═════ DATASET ENTRIES

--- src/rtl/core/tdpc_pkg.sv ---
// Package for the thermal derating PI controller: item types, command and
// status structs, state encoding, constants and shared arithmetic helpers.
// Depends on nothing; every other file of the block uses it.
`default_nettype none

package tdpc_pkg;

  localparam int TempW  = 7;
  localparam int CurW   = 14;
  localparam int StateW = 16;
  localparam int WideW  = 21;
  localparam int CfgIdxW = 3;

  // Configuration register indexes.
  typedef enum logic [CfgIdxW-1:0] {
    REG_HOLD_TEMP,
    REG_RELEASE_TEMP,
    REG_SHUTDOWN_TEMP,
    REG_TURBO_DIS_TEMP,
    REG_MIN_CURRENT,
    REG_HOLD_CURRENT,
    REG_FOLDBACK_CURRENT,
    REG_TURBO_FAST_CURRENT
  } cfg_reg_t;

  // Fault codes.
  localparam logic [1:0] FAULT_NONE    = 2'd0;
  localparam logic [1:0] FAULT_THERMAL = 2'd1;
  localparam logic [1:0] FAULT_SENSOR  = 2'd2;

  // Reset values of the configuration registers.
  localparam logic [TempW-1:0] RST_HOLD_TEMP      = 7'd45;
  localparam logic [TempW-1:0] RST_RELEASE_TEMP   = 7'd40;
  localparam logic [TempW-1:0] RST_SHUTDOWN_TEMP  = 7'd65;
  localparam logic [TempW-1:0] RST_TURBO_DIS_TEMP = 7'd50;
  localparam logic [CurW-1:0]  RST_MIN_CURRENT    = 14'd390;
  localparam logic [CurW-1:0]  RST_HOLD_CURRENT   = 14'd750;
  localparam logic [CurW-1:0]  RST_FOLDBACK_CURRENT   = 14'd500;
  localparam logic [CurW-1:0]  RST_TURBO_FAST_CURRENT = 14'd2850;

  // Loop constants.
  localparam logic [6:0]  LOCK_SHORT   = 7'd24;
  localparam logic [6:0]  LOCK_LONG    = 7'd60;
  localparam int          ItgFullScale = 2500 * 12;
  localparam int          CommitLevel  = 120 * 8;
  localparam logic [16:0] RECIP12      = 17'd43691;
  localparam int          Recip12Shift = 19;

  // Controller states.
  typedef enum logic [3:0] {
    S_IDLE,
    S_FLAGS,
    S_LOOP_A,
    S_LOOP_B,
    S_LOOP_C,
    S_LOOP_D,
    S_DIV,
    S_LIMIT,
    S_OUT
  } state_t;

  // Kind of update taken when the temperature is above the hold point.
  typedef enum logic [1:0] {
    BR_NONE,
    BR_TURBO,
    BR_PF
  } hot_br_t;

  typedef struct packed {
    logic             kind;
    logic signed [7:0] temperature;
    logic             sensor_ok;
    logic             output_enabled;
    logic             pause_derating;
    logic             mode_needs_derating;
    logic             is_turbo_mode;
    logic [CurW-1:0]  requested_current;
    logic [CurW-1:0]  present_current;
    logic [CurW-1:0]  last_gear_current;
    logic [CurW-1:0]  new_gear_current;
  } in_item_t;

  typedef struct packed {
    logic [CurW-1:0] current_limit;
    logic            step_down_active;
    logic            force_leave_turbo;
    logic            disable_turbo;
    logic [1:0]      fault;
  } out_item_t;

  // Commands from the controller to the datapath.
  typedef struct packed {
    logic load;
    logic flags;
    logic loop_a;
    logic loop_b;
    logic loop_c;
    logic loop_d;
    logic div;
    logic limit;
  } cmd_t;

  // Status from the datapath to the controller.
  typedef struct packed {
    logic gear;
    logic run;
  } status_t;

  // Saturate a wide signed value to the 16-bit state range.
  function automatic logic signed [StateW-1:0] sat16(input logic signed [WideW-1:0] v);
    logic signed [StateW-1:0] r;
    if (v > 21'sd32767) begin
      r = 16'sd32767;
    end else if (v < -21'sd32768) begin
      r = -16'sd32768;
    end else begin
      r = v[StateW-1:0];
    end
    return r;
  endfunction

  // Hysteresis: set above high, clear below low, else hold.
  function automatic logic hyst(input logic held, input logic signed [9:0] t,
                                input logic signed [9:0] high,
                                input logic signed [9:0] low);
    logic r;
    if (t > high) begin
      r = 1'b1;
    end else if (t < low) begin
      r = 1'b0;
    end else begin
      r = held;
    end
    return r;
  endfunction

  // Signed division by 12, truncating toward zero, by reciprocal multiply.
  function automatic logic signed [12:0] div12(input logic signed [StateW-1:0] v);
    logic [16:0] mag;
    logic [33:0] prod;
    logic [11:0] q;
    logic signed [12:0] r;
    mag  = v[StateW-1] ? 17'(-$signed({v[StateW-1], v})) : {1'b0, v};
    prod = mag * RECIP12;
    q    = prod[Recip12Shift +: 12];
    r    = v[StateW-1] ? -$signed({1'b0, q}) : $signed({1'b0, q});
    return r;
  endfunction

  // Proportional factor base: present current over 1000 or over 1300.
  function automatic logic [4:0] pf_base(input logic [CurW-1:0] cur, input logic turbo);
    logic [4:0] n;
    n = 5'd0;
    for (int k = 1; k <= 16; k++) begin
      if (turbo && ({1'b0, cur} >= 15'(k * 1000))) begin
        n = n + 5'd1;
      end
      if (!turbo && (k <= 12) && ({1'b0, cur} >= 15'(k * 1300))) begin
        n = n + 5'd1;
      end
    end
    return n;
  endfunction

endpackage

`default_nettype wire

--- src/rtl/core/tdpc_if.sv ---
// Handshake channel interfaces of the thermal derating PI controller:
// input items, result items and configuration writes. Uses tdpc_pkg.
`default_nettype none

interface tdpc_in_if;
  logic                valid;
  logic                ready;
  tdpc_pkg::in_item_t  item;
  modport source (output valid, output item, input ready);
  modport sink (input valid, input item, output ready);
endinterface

══════════
═════ DATASET ENTRIES

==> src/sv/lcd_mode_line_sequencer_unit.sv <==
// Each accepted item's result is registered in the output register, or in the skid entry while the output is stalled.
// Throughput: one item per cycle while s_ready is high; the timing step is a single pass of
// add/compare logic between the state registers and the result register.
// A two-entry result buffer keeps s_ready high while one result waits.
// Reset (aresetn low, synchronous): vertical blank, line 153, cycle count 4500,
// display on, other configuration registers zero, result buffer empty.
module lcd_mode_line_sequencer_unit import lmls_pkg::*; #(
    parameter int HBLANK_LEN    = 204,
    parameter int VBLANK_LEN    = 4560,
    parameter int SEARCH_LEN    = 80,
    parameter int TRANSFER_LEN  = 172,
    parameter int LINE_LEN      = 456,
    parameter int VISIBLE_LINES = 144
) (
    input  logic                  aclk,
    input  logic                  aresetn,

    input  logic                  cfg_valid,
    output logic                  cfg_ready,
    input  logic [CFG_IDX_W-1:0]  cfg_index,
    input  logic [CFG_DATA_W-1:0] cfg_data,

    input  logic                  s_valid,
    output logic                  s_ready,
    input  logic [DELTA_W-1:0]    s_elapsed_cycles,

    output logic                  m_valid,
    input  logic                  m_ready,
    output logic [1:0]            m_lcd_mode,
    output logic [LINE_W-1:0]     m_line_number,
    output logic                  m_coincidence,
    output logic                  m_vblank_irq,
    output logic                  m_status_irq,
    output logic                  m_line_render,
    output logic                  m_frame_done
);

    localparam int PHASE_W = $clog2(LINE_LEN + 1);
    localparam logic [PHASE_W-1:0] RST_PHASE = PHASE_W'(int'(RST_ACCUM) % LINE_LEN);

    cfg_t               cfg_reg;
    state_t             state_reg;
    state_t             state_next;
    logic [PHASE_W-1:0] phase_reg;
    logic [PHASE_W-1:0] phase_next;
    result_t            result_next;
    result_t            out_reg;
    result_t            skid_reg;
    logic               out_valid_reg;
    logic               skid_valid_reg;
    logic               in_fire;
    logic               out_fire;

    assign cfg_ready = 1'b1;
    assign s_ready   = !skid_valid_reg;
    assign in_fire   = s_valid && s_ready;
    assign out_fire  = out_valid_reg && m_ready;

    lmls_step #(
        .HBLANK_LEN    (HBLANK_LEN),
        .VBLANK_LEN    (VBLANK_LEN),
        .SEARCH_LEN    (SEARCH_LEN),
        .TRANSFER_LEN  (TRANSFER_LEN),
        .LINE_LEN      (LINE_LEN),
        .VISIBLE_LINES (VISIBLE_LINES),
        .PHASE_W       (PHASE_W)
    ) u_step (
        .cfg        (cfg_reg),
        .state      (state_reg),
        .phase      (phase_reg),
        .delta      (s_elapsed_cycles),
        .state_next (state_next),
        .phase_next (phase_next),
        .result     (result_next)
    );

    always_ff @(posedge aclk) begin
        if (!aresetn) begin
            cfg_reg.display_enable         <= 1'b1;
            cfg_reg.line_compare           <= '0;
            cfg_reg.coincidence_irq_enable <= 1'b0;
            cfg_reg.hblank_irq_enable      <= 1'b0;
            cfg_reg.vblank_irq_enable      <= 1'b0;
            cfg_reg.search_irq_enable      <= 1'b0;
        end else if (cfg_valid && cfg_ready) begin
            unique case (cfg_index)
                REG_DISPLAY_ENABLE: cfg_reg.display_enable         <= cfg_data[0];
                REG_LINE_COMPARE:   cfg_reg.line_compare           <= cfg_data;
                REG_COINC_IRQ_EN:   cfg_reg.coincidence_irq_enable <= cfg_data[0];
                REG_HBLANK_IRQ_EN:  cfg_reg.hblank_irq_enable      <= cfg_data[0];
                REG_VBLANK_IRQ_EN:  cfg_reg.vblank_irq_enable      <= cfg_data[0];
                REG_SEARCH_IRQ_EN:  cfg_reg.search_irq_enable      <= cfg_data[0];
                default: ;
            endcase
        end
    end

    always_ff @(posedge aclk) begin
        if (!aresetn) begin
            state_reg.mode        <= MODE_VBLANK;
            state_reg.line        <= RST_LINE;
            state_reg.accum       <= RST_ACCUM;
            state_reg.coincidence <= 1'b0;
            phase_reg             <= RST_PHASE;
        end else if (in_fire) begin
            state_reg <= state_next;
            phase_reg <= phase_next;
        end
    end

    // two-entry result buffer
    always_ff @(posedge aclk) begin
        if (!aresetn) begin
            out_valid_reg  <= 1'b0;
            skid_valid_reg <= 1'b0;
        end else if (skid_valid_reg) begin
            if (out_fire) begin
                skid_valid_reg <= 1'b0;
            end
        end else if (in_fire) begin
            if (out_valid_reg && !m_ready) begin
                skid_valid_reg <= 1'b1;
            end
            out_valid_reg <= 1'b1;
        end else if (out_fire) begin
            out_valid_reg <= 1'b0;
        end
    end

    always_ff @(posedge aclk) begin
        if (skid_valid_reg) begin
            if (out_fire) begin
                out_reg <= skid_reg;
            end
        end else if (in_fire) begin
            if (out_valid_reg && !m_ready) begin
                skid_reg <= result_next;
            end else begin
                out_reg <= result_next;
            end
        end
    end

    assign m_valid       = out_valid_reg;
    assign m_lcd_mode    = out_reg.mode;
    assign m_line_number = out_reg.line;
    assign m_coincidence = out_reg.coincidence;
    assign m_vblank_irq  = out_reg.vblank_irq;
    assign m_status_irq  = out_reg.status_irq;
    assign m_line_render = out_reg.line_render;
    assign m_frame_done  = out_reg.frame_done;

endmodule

══════════

EXERCISE DIRECTIONS
Go through the listing above. Show each line where the word "while" is found.

ANSWER BOX
// Each accepted item's result is registered in the output register, or in the skid entry while the output is stalled.
// Throughput: one item per cycle while s_ready is high; the timing step is a single pass of
// A two-entry result buffer keeps s_ready high while one result waits.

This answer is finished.